Winter mood from the Čáslav region
Clouds draw the eye not only through their distance and elusiveness, but through their shapes and colours. Landscape painters more often place them along the horizon, where sky and earth dissolve into one another and the horizon becomes an invitation to travel. Yet many artists fixed their attention on clouds directly, using the delicate wash of watercolour to stage scenes as alternative to earthly events. The intimate genre of watercolour drawing allowed them to relate to the changing scenes both charming and dramatic – a world apart from earthly events. The intimacy of the medium allowed them to respond to the shifting sky in the moment, and to turn the act of painting into a form of meditation.

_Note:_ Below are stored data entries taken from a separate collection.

===== src/rtl/lp_pkg.sv =====
// Shared types for the length-packing pipeline: control bundle layout and field widths.
package lp_pkg;

  localparam int SHIFT_W  = 8;
  localparam int ENC_W    = 3;
  localparam int LEN_W    = 6;
  localparam int LOC_W    = 4;
  localparam int TOTLEN_W = 7;

  typedef struct packed {
    logic                store;
    logic                fill;
    logic                emit;
    logic                stop;
    logic                fill_ctrl;
    logic [SHIFT_W-1:0]  shift_amount;
    logic [ENC_W-1:0]    encoded1;
    logic [ENC_W-1:0]    encoded2;
    logic [LEN_W-1:0]    length1;
    logic [LEN_W-1:0]    length2;
    logic [LOC_W-1:0]    location2;
    logic [LOC_W-1:0]    location4;
    logic [TOTLEN_W-1:0] total_length;
  } lp_ctrl_t;

  localparam int LP_CTRL_W = $bits(lp_ctrl_t);

endpackage


===== src/rtl/lp_skid_stage.sv =====
// One registered stage with a single-entry skid buffer; 1 cycle latency, full throughput.
// Upstream ready is registered (~skid_vld), so dn_rdy never reaches up_rdy combinationally.
module lp_skid_stage #(
  parameter int PAYLOAD_W = 8
) (
  input  logic                 clk,
  input  logic                 reset,
  input  logic                 flush,
  input  logic                 up_vld,
  output logic                 up_rdy,
  input  logic [PAYLOAD_W-1:0] up_dat,
  output logic                 dn_vld,
  input  logic                 dn_rdy,
  output logic [PAYLOAD_W-1:0] dn_dat
);

  logic                 main_vld;
  logic                 skid_vld;
  logic [PAYLOAD_W-1:0] main_dat;
  logic [PAYLOAD_W-1:0] skid_dat;
  logic                 take;
  logic                 advance;

  assign up_rdy  = ~skid_vld;
  assign dn_vld  = main_vld;
  assign dn_dat  = main_dat;
  assign take    = up_vld & ~skid_vld;
  assign advance = ~main_vld | dn_rdy;

  always_ff @(posedge clk) begin
    if (reset) begin
      main_vld <= 1'b0;
      skid_vld <= 1'b0;
      main_dat <= '0;
      skid_dat <= '0;
    end else if (flush) begin
      main_vld <= 1'b0;
      skid_vld <= 1'b0;
    end else if (advance) begin
      // A parked skid entry always goes first; up_rdy was low, so nothing new arrives.
      if (skid_vld) begin
        main_dat <= skid_dat;
        main_vld <= 1'b1;
        skid_vld <= 1'b0;
      end else begin
        main_vld <= take;
        if (take) main_dat <= up_dat;
      end
    end else if (take) begin
      skid_dat <= up_dat;
      skid_vld <= 1'b1;
    end
  end

endmodule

There is something characteristic in the fact that Baudelaire’s stranger, in the opening poem of Petits Poèmes en prose, declares his love for the clouds – a confession met with incomprehension by the society. For him, the clouds were bound up with a true home: a place of consolation and fulfilment. These deepen when the heavens become inhabited by the souls of the dead. St. Thérèse of Lisieux called the sky the “crystal clear back” of Heaven, and in contemplating it she experienced a vivid sense of eternity already lived – more real, she felt, than an ordinary tomorrow that may never come.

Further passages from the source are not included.